== Listed entries ==

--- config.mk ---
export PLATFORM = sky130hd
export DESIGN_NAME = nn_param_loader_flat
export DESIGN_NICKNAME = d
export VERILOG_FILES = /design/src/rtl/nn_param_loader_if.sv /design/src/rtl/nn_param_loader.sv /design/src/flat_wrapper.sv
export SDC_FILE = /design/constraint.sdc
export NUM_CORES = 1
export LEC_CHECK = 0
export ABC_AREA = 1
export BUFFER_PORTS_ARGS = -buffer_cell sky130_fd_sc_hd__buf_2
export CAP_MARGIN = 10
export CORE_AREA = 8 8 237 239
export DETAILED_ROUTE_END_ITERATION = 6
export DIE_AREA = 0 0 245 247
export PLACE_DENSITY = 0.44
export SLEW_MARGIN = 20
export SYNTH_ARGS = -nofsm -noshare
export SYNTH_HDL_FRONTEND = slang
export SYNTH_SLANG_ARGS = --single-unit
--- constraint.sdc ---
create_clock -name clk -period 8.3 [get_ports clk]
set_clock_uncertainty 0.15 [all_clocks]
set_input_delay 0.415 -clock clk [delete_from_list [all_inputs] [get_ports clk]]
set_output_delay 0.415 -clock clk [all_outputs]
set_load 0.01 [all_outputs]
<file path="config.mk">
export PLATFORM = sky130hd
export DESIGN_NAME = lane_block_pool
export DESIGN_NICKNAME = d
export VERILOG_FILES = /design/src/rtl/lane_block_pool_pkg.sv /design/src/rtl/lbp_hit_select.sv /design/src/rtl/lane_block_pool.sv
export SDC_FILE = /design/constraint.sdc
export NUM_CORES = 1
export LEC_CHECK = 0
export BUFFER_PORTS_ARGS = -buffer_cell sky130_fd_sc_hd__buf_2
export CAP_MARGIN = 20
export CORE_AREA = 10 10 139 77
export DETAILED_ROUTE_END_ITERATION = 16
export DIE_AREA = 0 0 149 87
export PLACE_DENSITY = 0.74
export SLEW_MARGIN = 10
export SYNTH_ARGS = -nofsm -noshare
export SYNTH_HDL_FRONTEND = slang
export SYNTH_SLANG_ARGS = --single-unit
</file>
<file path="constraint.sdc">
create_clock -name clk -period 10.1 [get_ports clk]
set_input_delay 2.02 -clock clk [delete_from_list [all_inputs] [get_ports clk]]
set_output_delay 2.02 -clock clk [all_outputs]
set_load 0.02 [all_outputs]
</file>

===
== Listed entries ==

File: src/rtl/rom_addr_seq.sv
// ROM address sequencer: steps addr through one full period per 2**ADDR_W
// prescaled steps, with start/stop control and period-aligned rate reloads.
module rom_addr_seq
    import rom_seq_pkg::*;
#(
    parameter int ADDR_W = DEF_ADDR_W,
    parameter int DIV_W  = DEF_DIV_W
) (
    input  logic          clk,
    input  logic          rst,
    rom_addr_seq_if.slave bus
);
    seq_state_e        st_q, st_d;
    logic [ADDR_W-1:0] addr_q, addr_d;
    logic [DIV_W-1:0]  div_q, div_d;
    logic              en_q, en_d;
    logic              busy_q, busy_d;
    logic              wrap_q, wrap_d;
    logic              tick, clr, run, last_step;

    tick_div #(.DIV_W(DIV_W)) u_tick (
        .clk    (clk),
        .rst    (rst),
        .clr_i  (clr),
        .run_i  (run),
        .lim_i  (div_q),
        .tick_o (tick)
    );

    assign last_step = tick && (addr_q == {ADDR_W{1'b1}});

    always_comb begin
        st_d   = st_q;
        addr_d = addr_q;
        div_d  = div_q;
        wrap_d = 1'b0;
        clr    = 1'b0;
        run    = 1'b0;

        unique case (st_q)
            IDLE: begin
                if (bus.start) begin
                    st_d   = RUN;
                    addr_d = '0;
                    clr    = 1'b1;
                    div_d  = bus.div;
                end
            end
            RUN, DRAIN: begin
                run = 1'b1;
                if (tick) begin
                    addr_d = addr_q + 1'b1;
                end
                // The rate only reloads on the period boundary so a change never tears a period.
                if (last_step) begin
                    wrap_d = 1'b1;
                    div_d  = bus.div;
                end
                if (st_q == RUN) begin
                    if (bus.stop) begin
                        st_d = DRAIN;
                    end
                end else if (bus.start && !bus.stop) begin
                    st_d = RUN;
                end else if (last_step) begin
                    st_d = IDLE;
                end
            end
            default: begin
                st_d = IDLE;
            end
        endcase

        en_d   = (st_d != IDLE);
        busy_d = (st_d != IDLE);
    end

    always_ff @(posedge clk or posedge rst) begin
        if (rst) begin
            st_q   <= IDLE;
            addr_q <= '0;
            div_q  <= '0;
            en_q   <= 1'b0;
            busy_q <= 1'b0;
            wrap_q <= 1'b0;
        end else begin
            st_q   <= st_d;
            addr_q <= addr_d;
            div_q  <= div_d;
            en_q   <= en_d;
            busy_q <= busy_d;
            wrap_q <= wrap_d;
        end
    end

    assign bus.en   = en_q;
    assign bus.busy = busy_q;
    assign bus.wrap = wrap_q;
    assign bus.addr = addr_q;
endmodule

===
== Listed entries ==

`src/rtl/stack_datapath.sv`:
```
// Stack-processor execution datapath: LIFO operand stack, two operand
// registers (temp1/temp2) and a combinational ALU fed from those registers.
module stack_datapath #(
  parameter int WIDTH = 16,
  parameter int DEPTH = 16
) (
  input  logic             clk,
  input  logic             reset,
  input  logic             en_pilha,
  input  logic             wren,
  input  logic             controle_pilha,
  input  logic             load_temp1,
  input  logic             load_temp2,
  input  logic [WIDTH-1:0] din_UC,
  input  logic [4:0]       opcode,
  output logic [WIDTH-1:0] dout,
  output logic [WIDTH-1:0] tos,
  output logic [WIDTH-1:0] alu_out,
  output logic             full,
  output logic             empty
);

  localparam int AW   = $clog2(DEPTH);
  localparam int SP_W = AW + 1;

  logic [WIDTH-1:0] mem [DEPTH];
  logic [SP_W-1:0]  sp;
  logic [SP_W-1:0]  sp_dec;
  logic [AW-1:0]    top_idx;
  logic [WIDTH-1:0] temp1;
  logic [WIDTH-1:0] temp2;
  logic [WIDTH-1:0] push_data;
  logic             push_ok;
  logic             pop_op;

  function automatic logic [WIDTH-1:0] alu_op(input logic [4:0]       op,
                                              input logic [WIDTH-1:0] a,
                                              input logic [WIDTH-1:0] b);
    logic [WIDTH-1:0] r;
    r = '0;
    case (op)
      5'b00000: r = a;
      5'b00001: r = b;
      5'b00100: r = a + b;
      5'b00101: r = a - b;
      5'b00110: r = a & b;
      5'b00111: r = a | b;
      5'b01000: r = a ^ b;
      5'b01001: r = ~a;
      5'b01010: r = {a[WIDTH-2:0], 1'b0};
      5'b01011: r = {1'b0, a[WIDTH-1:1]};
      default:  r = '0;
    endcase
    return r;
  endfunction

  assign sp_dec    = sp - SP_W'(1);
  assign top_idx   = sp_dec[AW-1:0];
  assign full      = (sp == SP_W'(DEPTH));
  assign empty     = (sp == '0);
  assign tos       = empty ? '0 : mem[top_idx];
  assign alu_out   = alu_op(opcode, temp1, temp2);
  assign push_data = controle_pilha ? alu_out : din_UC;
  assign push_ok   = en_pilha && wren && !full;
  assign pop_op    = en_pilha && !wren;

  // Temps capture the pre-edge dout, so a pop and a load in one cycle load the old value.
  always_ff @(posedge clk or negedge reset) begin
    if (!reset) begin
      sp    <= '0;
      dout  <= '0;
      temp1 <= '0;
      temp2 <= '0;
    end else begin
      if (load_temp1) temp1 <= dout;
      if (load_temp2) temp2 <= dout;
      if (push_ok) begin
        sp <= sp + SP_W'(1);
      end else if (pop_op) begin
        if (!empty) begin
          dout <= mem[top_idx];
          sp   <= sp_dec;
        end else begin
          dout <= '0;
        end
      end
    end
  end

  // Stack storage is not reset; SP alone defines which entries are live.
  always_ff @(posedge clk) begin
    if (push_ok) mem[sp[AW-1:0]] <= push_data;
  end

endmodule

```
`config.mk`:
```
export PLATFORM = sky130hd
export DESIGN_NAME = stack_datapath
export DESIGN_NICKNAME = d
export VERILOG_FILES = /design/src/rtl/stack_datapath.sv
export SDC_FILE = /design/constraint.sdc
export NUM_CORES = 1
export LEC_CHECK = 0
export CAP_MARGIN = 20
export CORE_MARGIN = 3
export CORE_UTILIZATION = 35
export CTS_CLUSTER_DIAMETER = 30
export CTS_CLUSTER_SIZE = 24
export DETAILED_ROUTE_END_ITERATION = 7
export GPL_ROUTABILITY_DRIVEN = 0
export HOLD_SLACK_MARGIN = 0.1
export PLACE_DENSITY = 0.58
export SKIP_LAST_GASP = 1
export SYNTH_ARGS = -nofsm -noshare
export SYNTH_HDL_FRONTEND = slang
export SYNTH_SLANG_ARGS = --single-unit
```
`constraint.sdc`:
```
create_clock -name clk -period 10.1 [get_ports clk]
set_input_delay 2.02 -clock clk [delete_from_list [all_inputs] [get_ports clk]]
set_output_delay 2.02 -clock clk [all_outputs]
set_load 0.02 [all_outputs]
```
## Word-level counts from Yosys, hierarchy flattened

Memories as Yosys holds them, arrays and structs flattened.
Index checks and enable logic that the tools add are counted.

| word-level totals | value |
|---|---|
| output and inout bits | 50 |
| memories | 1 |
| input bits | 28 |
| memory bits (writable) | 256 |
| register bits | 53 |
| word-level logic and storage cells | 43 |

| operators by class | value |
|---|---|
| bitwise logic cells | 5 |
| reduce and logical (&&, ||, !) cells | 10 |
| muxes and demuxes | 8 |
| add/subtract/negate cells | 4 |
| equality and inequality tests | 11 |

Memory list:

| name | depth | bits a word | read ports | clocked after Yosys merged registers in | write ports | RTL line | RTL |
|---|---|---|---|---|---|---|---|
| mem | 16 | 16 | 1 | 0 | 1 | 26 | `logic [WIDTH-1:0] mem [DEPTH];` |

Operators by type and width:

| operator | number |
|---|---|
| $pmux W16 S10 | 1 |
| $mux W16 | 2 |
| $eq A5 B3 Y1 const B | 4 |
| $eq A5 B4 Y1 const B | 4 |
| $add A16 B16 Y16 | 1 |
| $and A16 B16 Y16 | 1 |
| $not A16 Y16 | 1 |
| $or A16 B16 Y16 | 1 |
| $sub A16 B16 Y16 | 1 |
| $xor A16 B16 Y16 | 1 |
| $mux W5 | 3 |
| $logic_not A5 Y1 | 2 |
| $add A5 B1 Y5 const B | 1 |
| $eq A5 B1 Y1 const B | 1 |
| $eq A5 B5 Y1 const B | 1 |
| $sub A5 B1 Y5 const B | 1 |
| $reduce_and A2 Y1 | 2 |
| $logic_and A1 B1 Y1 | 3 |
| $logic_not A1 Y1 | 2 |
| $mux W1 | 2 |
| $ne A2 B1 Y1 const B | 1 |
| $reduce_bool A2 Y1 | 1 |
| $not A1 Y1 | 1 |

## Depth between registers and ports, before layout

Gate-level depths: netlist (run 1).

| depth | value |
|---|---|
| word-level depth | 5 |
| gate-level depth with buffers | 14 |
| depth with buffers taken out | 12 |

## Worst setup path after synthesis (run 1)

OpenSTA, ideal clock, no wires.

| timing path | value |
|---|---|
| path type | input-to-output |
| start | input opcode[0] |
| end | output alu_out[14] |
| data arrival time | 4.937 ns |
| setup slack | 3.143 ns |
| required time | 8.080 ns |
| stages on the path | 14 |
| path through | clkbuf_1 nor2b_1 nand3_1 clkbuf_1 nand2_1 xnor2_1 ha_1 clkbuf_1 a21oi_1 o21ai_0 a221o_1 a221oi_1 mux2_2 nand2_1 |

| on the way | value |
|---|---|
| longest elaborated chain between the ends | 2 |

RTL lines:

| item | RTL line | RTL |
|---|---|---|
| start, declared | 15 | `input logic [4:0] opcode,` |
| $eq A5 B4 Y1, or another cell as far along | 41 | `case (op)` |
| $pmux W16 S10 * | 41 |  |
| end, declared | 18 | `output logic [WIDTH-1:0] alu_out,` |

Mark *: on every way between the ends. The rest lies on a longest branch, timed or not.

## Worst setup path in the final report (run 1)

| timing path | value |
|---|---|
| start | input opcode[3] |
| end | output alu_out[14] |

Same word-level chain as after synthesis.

===

What the task requires —
Which of the lines above carry the string "value"? Copy every one.

Task result —
  // Temps capture the pre-edge dout, so a pop and a load in one cycle load the old value.
| word-level totals | value |
| operators by class | value |
| depth | value |
| timing path | value |
| on the way | value |
| timing path | value |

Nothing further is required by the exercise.